Keywords: Gunshot injury, Extracorporeal cardiopulmonary resuscitation, Bullet migration, Head injury
Introduction
Traumatic brain injuries are common worldwide. Gunshot head injury as penetrating head injury is also seen among civilians, and the number of civilian deaths has increased in the last decade, reaching an estimated count of 35,000 [1]. Knowing how to effectively diagnose and treat gunshot injuries is therefore, globally relevant. Mortality rates related to gunshot wounds vary by the area of the injury, the Injury Severity Score (ISS), Revised Trauma Score (RTS), and Glasgow Coma Scale (GCS) score. This variance notwithstanding, gunshot wounds to the head (GSWH) are often fatal, with a mortality rate of about 90% [2,3]. Active bleeding in the brain requires urgent surgery to control shock and coagulopathy, decompress pressure on the brain, and to prevent injury to the vascular structures by debriding bone and metal fragments. However, exploration of deep fragments should be avoided due to the associated risk of morbidity. Nevertheless, removing metal fragments and debriding are required in cases of confirmed heavy metal toxicity, large metal fragments lodged within the ventricles or cerebrospinal fluid cistern, hydrocephalus, and fragments related to large vessels [3].
When surgery is required, information on the duration and site of the injury, as well as the trajectories of the bullet fragments, is required. Computed tomography (CT) can be a useful tool in the assessment of prognostic indicators, such as diffuse fragmentation, midline shift, brain stem injury, and vessel injury [3]. However, occasionally, the bullet or bullet fragments are not found in the lesion when examined by CT, as a result of migration into the cranial cavity. In fact, 4.2% cases of civilian GSWH present with bullet or bullet fragment migration [4], which may lead to abscess formation, heavy metal toxicity, and an increased risk of vessel injury or hydrocephalus, along with challenges in removing the foreign body and necrotizing tissue during surgery.

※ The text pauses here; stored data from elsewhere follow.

[src/rtl/mem_access_unit_pkg.sv]
// Shared definitions for the memory-stage load/store unit: memory op
// encodings, completion status codes, FSM states and decode helpers.
package mem_pkg;

    typedef enum logic [2:0] {
        MEMOP_LB  = 3'd0,
        MEMOP_LBU = 3'd1,
        MEMOP_LH  = 3'd2,
        MEMOP_LHU = 3'd3,
        MEMOP_LW  = 3'd4,
        MEMOP_SB  = 3'd5,
        MEMOP_SH  = 3'd6,
        MEMOP_SW  = 3'd7
    } mem_op_e;

    typedef enum logic [1:0] {
        ERR_OK      = 2'b00,
        ERR_ALIGN   = 2'b01,
        ERR_TIMEOUT = 2'b10
    } err_e;

    typedef enum logic [1:0] {
        ST_IDLE = 2'd0,
        ST_REQ  = 2'd1,
        ST_RESP = 2'd2
    } state_e;

    // Store ops occupy the upper encodings SB..SW.
    function automatic logic is_store(input logic [2:0] op);
        return (op == MEMOP_SB) || (op == MEMOP_SH) || (op == MEMOP_SW);
    endfunction

    // Halfword ops need an even address, word ops a word-aligned one.
    function automatic logic is_misaligned(input logic [2:0] op, input logic [1:0] addr_lo);
        logic w_half;
        logic w_word;
        w_half = (op == MEMOP_LH) || (op == MEMOP_LHU) || (op == MEMOP_SH);
        w_word = (op == MEMOP_LW) || (op == MEMOP_SW);
        return (w_half && addr_lo[0]) || (w_word && (addr_lo != 2'b00));
    endfunction

endpackage

[src/rtl/mem_access_unit_load_align.sv]
// Load alignment: picks the addressed byte/halfword lane out of a memory
// word and sign- or zero-extends it. Purely combinational so the
// single-cycle datapath's writeback path can share it.
module load_align
    import mem_pkg::*;
(
    input  logic [2:0]  i_mem_op,
    input  logic [1:0]  i_addr_lo,
    input  logic [31:0] i_dm_rdata,
    output logic [31:0] o_rdata
);

    logic [7:0]  w_byte;
    logic [15:0] w_half;

    // Select the addressed byte and halfword lanes (little-endian).
    always_comb begin
        // NOTE: every signal written in an always_comb gets a default first so no path leaves it unassigned and infers a latch.
        w_byte = i_dm_rdata[7:0];
        case (i_addr_lo)
            2'd1:    w_byte = i_dm_rdata[15:8];
            2'd2:    w_byte = i_dm_rdata[23:16];
            2'd3:    w_byte = i_dm_rdata[31:24];
            default: w_byte = i_dm_rdata[7:0];
        endcase
        w_half = i_addr_lo[1] ? i_dm_rdata[31:16] : i_dm_rdata[15:0];
    end

    // Extend the selected lane according to the load type; words pass through.
    always_comb begin
        o_rdata = i_dm_rdata;
        case (i_mem_op)
            MEMOP_LB:  o_rdata = {{24{w_byte[7]}}, w_byte};
            MEMOP_LBU: o_rdata = {24'd0, w_byte};
            MEMOP_LH:  o_rdata = {{16{w_half[15]}}, w_half};
            MEMOP_LHU: o_rdata = {16'd0, w_half};
            default:   o_rdata = i_dm_rdata;
        endcase
    end

endmodule

[src/rtl/mem_access_unit.sv]
// Memory-stage load/store unit. Latches one request from the EX stage,
// rejects misaligned accesses, runs a req/ack transfer to data memory with
// a wait-state timeout, and returns aligned load data plus a done pulse.
module mem_access_unit
    import mem_pkg::*;
#(
    parameter int TIMEOUT          = 16,
    parameter bit ZERO_STORE_RDATA = 1'b1
) (
    input  logic        clk,
    input  logic        rst,
    input  logic        start,
    input  logic [2:0]  mem_op,
    input  logic [31:0] addr,
    input  logic [31:0] wdata_in,
    output logic        busy,
    output logic        done,
    output logic [31:0] rdata,
    output logic [1:0]  err,
    output logic        dm_req,
    output logic        dm_we,
    output logic [31:0] dm_addr,
    output logic [3:0]  dm_be,
    output logic [31:0] dm_wdata,
    input  logic [31:0] dm_rdata,
    input  logic        dm_ack
);

    state_e      r_state;
    state_e      w_next_state;
    logic [2:0]  r_op;
    logic [1:0]  r_addr_lo;
    logic [7:0]  r_cnt;
    logic [31:0] r_rdata;
    logic [1:0]  r_err;
    logic        r_dm_we;
    logic [31:0] r_dm_addr;
    logic [3:0]  r_dm_be;
    logic [31:0] r_dm_wdata;

    logic [3:0]  w_be;
    logic [31:0] w_wdata;
    logic [31:0] w_load_data;
    logic        w_misaligned;
    logic        w_limit;

    assign w_misaligned = is_misaligned(mem_op, addr[1:0]);
    assign w_limit      = (r_cnt == 8'(TIMEOUT - 1));

    // Store byte enables and lane-replicated data from the incoming request.
    always_comb begin
        w_be    = 4'b1111;
        w_wdata = wdata_in;
        case (mem_op)
            MEMOP_SB: begin
                w_be    = 4'b0001 << addr[1:0];
                w_wdata = {4{wdata_in[7:0]}};
            end
            MEMOP_SH: begin
                w_be    = addr[1] ? 4'b1100 : 4'b0011;
                w_wdata = {2{wdata_in[15:0]}};
            end
            default: begin
                w_be    = 4'b1111;
                w_wdata = wdata_in;
            end
        endcase
    end

    load_align u_load_align (
        .i_mem_op   (r_op),
        .i_addr_lo  (r_addr_lo),
        .i_dm_rdata (dm_rdata),
        .o_rdata    (w_load_data)
    );

    // State register; reset drops dm_req immediately and abandons the access.
    always_ff @(posedge clk or posedge rst) begin
        // NOTE: sequential state uses non-blocking assignments so every register samples pre-edge values, whatever the block order.
        if (rst) begin
            r_state <= ST_IDLE;
        end else begin
            r_state <= w_next_state;
        end
    end

    // Next-state decode and state-derived handshake outputs.
    always_comb begin
        w_next_state = r_state;
        busy         = 1'b0;
        done         = 1'b0;
        dm_req       = 1'b0;
        case (r_state)
            ST_IDLE: begin
                if (start) begin
                    w_next_state = w_misaligned ? ST_RESP : ST_REQ;
                end
            end
            ST_REQ: begin
                busy   = 1'b1;
                dm_req = 1'b1;
                if (dm_ack || w_limit) begin
                    w_next_state = ST_RESP;
                end
            end
            ST_RESP: begin
                busy         = 1'b1;
                done         = 1'b1;
                w_next_state = ST_IDLE;
            end
            default: begin
                w_next_state = ST_IDLE;
            end
        endcase
    end

    // Request latching, wait counter and result capture.
    always_ff @(posedge clk or posedge rst) begin
        // NOTE: datapath registers are reset as well, since rdata/err/dm_* are observable outputs whose reset value is defined as zero.
        if (rst) begin
            r_op       <= '0;
            r_addr_lo  <= '0;
            r_cnt      <= '0;
            r_rdata    <= '0;
            r_err      <= '0;
            r_dm_we    <= 1'b0;
            r_dm_addr  <= '0;
            r_dm_be    <= '0;
            r_dm_wdata <= '0;
        end else begin
            case (r_state)
                ST_IDLE: begin
                    r_cnt <= '0;
                    if (start) begin
                        r_op       <= mem_op;
                        r_addr_lo  <= addr[1:0];
                        r_dm_addr  <= {addr[31:2], 2'b00};
                        r_dm_be    <= w_be;
                        r_dm_wdata <= w_wdata;
                        r_dm_we    <= is_store(mem_op);
                        if (w_misaligned) begin
                            r_rdata <= '0;
                            r_err   <= ERR_ALIGN;
                        end
                    end
                end
                ST_REQ: begin
                    // Ack takes priority over the timeout limit in the same cycle.
                    if (dm_ack) begin
                        r_rdata <= (ZERO_STORE_RDATA && is_store(r_op)) ? 32'd0 : w_load_data;
                        r_err   <= ERR_OK;
                    end else if (w_limit) begin
                        r_rdata <= '0;
                        r_err   <= ERR_TIMEOUT;
                    end else begin
                        r_cnt <= r_cnt + 8'd1;
                    end
                end
                ST_RESP: begin
                    r_cnt <= '0;
                end
                default: begin
                    r_cnt <= '0;
                end
            endcase
        end
    end

    assign rdata    = r_rdata;
    assign err      = r_err;
    assign dm_we    = r_dm_we;
    assign dm_addr  = r_dm_addr;
    assign dm_be    = r_dm_be;
    assign dm_wdata = r_dm_wdata;

endmodule

[config.mk]
export PLATFORM = sky130hd
export DESIGN_NAME = mem_access_unit
export DESIGN_NICKNAME = d
export VERILOG_FILES = /design/src/rtl/mem_access_unit_pkg.sv /design/src/rtl/mem_access_unit_load_align.sv /design/src/rtl/mem_access_unit.sv
export SDC_FILE = /design/constraint.sdc
export NUM_CORES = 1
export LEC_CHECK = 0
export ABC_AREA = 1
export ABC_CLOCK_PERIOD_IN_PS = 5350
export CAP_MARGIN = 20
export CELL_PAD_IN_SITES_DETAIL_PLACEMENT = 2
export CELL_PAD_IN_SITES_GLOBAL_PLACEMENT = 2
export CORE_MARGIN = 2
export CORE_UTILIZATION = 27
export CTS_BUF_LIST = sky130_fd_sc_hd__clkbuf_8
export DETAILED_ROUTE_END_ITERATION = 8
export MAX_ROUTING_LAYER = met4
export PLACE_DENSITY_LB_ADDON = 0.1
export SLEW_MARGIN = 20
export SYNTH_ARGS = -nofsm -noshare
export SYNTH_HDL_FRONTEND = slang
export SYNTH_SLANG_ARGS = --single-unit
[constraint.sdc]
create_clock -name clk -period 5.35 [get_ports clk]
set_input_delay 0.8025 -clock clk [delete_from_list [all_inputs] [get_ports clk]]
set_output_delay 0.8025 -clock clk [all_outputs]
set_load 0.02 [all_outputs]
# Yosys cells after proc, flatten, opt, wreduce, memory -nomap -nowiden
# Cells that the tools add are included.
# word_totals
ff_bits	116
in_bits	103
output_inout_bits	106
wordCells	83
# op_classes
add_sub_neg	1
eq_ne	24
shifts	1
mux	27
n_reduce_logical	20
# op_table
cell	count
two-way mux 32 bit	5
one-hot mux 32 bit (2 select lines)	2
one-hot mux 32 bit (4 select lines)	1
two-way mux 8 bit	3
one-hot mux 8 bit (3 select lines)	1
equality test 3 bit (second input constant)	7
two-way mux 16 bit	1
two-way mux 2 bit	7
equality test 3 x 2 -> 1 bit (second input constant)	4
inequality test 2 bit (second input constant)	5
logical OR 1 bit	9
adder 8 x 1 -> 8 bit (second input constant)	1
equality test 8 x 4 -> 1 bit (second input constant)	1
one-hot mux 2 bit (2 select lines)	2
one-hot mux 4 bit (2 select lines)	1
equality test 2 bit (second input constant)	3
AND reduction 2 bit	3
equality test 2 x 1 -> 1 bit (second input constant)	2
two-way mux 4 bit	1
AND reduction 4 bit	1
nonzero test 2 bit	2
<< shifter 1 x 2 -> 4 bit (first input constant)	1
equality test 3 x 1 -> 1 bit (second input constant)	1
zero test 3 bit	1
5 further kinds	8

# Longest topological paths before layout
# logic_depth
depth_word	8
ltp_mapped	10
depth_no_buf	9

# Cells and area by module
# Synthesis repeated with hierarchy kept, for this count alone.
# unflattened
hier_cells	819
area_unflattened_um2	6033.3
# modules_own_cells
mod	n_inst	cells_each	area_each_um2	seq_area_each_um2
mem_access_unit	1	649	5185.0	2902.8
load_align	1	170	848.3	0.0

# Worst setup path after synthesis
# OpenSTA, ideal clock, no wires.
# synth_timing
path_kind	reg-to-reg
startpoint	register r_state[1]
endpoint	register r_rdata[7] (netlist: rdata[7])
setup_ns	0.066
arrival_time_ns	1.740
t_required_ns	5.284
path_slack_ns	3.544
stages_incl_launch_ff	11
path_buffers	2
synth_period_minus_slack_ns	1.806
cell_sequence	dfrtp_1 -> inv_1 -> ha_1 -> buf_2 -> nand2_1 -> nor2_4 -> buf_2 -> nand2_1 -> nor3_1 -> nand2_1 -> nand2_1
# synth_between
elab_chain_cells	3
elab_cells_between_ends	8
cone_classes	4 x eq/ne; 1 x mux; 3 x reduce/logical
# synth_rtl
item	line_no	rtl
from (decl)	mem_access_unit.sv:29	state_e r_state;
from (signal assigned)	mem_access_unit.sv:83	r_state <= w_next_state;
equality test 2 x 1 -> 1 bit / zero test 2 bit (equally long branches)	mem_access_unit.sv:131	case (r_state)
inequality test 3 bit (no line) (tied with other cells)	n/a	
AND reduction 4 bit (no line)	n/a	
to (signal assigned)	mem_access_unit.sv:150	r_rdata <= (ZERO_STORE_RDATA && is_store(r_op)) ? 32'd0 : w_load_data;
to (decl)	mem_access_unit.sv:34	logic [31:0] r_rdata;
# Several ways; a longest one is shown, not always the timed one.
# A chain may end at the register's enable or synchronous reset.

# Worst setup path after layout
# layout_timing
startpoint	register r_state[1]
endpoint	output port dm_req
# layout_between
elab_chain_cells	2
# layout_rtl
item	line_no	rtl
equality test 2 x 1 -> 1 bit	mem_access_unit.sv:93	case (r_state)
two-way mux 1 bit	mem_access_unit.sv:93	
to (decl)	mem_access_unit.sv:20	output logic dm_req,
# No other way between the ends.

==> summary.txt <==
Place
  – Detail Placement HPWL: approximately 16000 µm
  – Worst slack at placement: 2180 ps
  – I/O Buffers: 206
  – Placed instance count: 1226
  – GP Congestion: 0.748
  – Post-placement cell area: between 8000 and 9000 µm²

Critical path
  – Crit path kind: flip-flop to primary output
  – CP cell instances: inv_1 > ha_1 > clkdlybuf4s50_1
  – CP top delay family: buffers and inverters
  – CP Depth: 3
  – RR Endpoint: err[0]$_DFFE_PP0P_
  – End of the critical path: dm_req
  – CP Launch Type: flip-flop
  – Critical path peak fanout: 12
  – Crit. End Element: primary output
  – Largest stage delay, worst path: around 700 ps
  – Register-to-register setup slack: about 2700 ps
  – WP buf/inv: 2
  – Crit path launch: r_state[1]$_DFFE_PP0P_
  – FF-to-FF Start: r_state[1]$_DFFE_PP0P_
  – Max stage delay cell, worst path: clkdlybuf4s50_1
  – Crit path arrival time: 2110 ps
  – CP required: 4550 ps
  – FF-to-FF path depth: 7

Power
  – Peak supply drop: 0.210 mV
  – Post-route total power: 5.06 mW
  – Leak: roughly 4 nW
  – Pwr dens: 590 nW/µm²

Die
  – Die W: 152 µm
  – Starting Density: 0.274
  – Row cnt: 54
  – # IOs: 209
  – Die area: 23200 µm²
  – Area of the core: 21700 µm²
  – Overall die height: 152 µm

Route
  – Wire length per cell: 17.8 µm
  – Via density: approximately 4.8
  – Via count: 6003
  – Initial DRT Pass Iterations: 4
  – # DRC: 0
  – DRT iter0 DRCs: 218
  – Total Wirelength: about 22000 µm
  – DRT antenna net count: 0

Timing
  – Fin worst setup slack: 2440 ps
  – RSZ-0062 raised after global routing: false
  – Hold Fails Final Rpt: 0
  – Final setup viols: 0
  – Layout Skew: roughly 11 ps
  – Worst Tran Pin Value: 1000 ps
  – Period utilization: 0.545
  – Achievable Freq: between 300 and 400 MHz
  – Hold WS: 482 ps
  – Slew Viols, Final: 0
  – Post-route minimum period: 2910 ps
  – Slew margin rel.: 0.328
  – Total negative setup slack: 0 ps

Yosys
  – Post-synth top area cell: dfrtp_1
  – EDFF count, synth: 0
  – Avg Synthesized Cell Area: roughly 7.6 µm²
  – Yosys warns: 0
  – Syn Std Cell Area: 5940 µm²
  – Fraction of registers with async set/reset: 1.00
  – Flop and latch count out of synthesis: 116
  – Largest cells by area after synthesis: dfrtp_1, nand2_1, o21ai_0, nand3_1, a21oi_1
  – Ys flop type: dfrtp_1
  – Synth top area share: 0.489
  – Distinct cells, synth: 34
  – Cells after synthesis: 777
  – Sequential area share after synthesis: 0.489

Status
  – Run status: completed

Final layout
  – Multi-input logic area: 2630 µm²
  – Post-route cell area: 8570 µm²
  – Sequential Area: 2900 µm²
  – Layout Utilization: 0.395
  – # fillers: 2502
  – Number of diodes: 0
  – Final net count: 1072
  – Fin cells: between 1k and 1.5k
  – Synth-to-layout area growth: 44.4%
  – Layout cells sized above 1: 0.0624

Global route
  – Number of global-route vias before repair: 6610
  – First-pass GRT wire length: between 30000 and 40000 µm
  – Pin count of the biggest net entering global routing: 88
  – GR Util All Layers: 0.206
  – Overflow after GRT: 0
  – Initial antenna violation count: 0

Clocking
  – Setup bufs post-CTS: 0
  – Sink Count: about 120
  – TritonCTS clock tree: done
  – CTS resizes: 0
  – Root Driver: clkbuf_8
  – Worst skew pair latency: 440 ps
  – Htree depth: 4
  – Clock buffer count from CTS: 17
  – CTS clock-pin slew for the worst setup and hold paths: 70 ps
  – Clock buffer depth: 2
  – Cts-stage hold buffer count: 0

Flow run
  – Max-Cap Viols: 0

Worst hold path
  – Hold crit path type: flip-flop to flip-flop
==> state kept, by name (all words and copies together) (netlist names) <==
name,flops
dm_addr,30
dm_be,4
dm_wdata,32
dm_we,1
err,2
r_addr_lo,2
r_cnt,8
r_op,3
r_state,2
rdata,32
==> power breakdown <==
| group | internal [mW] | switching [mW] | leakage [nW] |
|---|---|---|---|
| registers | 1.26 | 0.240 | 1.49 |
| clock network | 0.477 | 0.383 | 0.224 |
| logic | 1.05 | 1.65 | 2.33 |
| total | 2.78 | 2.28 | 4.04 |
==> cell type report <==
cell class / instances / share of cell area
clock buffers: 19 / 0.0305
clock inverters: 13 / 0.0166
inverters: 47 / 0.0209
multi-input cells: 571 / 0.307
flip-flops and latches: 116 / 0.339
well taps: 280 / 0.0409
repair buffers: 212 / 0.246
==> kinds of logic after synthesis <==
family | synth area share
compound gates | 0.142
simple gates | 0.288
fa+ha+maj | 0.00843
xor+xnor | 0.00295
flops | 0.489
buf+inv | 0.0695
other cells | 0.000632
==> worst min path at each step <==
stage | end | from | slack (ps) | cells past startpoint
6_report | dm_addr[2]$_DFFE_PP0P_ | dm_addr[2]$_DFFE_PP0P_ | 480 | 2
5_1_grt | dm_addr[8]$_DFFE_PP0P_ | dm_addr[8]$_DFFE_PP0P_ | 510 | 2
4_1_cts | dm_wdata[1]$_DFFE_PP0P_ | dm_wdata[1]$_DFFE_PP0P_ | 490 | 2
3_5_place_dp | dm_addr[11]$_DFFE_PP0P_ | dm_addr[11]$_DFFE_PP0P_ | 470 | 2
3_3_place_gp | dm_addr[7]$_DFFE_PP0P_ | dm_addr[7]$_DFFE_PP0P_ | 460 | 2
2_1_floorplan | r_cnt[0]$_DFFE_PP0P_ | r_cnt[0]$_DFFE_PP0P_ | 470 | 1
==> worst reg2reg max path: stages (launching register included) <==
cell	delay [ps]
dfrtp_1	400
inv_1	100
ha_1	470
nand2_1	100
o21bai_4	210
nand2_2	740
nor2_8	240
o21a_1	260
==> synthesized netlist by cell type, drive strengths merged, types with 5 or more instances <==
library cell	number
nand2	292
inv	45
nor3	12
or2	5
nor2	46
o211ai	13
dfrtp	116
a21oi	39
o21ai	96
buf	23
clkbuf	21
nand3	52
==> routing by layer <==
layer  track usage  routed length [µm]  up-vias
met3        0.0697                1420       18
met1         0.259               10100     2971
met5             -                   0        -
li1              -                   -     2879
met2         0.322               10700      135
met4        0.0445                 251        0
==> cell usage in the layout, fill, tap and decap left out, types with 3 or more instances in the layout <==
cell / Yosys / routed
nand2_1: 289 / 288
buf_4: 2 / 6
ha_1: 4 / 4
nand3_1: 46 / 46
inv_2: 6 / 6
clkdlybuf4s50_1: 0 / 206
nor2_1: 42 / 42
o21ai_0: 93 / 93
a21oi_1: 39 / 39
clkbuf_8: 0 / 19
o211ai_1: 13 / 13
nor3_1: 12 / 12
o22ai_1: 4 / 4
dfrtp_1: 116 / 116
nand3_2: 5 / 5
inv_1: 39 / 42
bufinv_16: 0 / 3
o21ai_1: 3 / 3
clkinv_2: 0 / 4
or2_2: 5 / 5
Power figures use the tool's default switching activity.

Herein, we report a case of GSWH with an unusual bullet fragment migration following an out-of-hospital cardiac arrest due to gunshot head injury. After the return of spontaneous circulation, we performed a CT scan to assess the extent of the brain damage while the patient was unconscious. More than two bullet fragments, initially too deep to remove without a significant increase in morbidity risk, were observed to have migrated simultaneously, but in different directions. These phenomena occurred owing to gravity and intracranial pressure. This was likely because of the primary damage caused by the bullet itself and the secondary damage caused by the swelling and the necrotizing brain tissue.
Case report
A 45-year-old man was found down with a bleeding gunshot wound to the right temporal region. The bullet had entered through the right temporal region. The paramedics found the patient in cardiac arrest and started cardiopulmonary resuscitation. The first recorded heart rhythm was pulseless electrical activity. During the resuscitation, the patient's cardiac rhythm had shifted from pulseless electrical activity to ventricular fibrillation. After arriving at our emergency department, we continued chest compression for 69 min, treating with cardioversion 19 times and repeated epinephrine and amiodaron hydrochloride (total: 450 mg) according to the Advanced Cardiac Life Support algorithm. Because the patient had refractory ventricular fibrillation, he was treated with veno-arterial extracorporeal cardiopulmonary resuscitation without using systemic anticoagulation to maintain circulation and respiration.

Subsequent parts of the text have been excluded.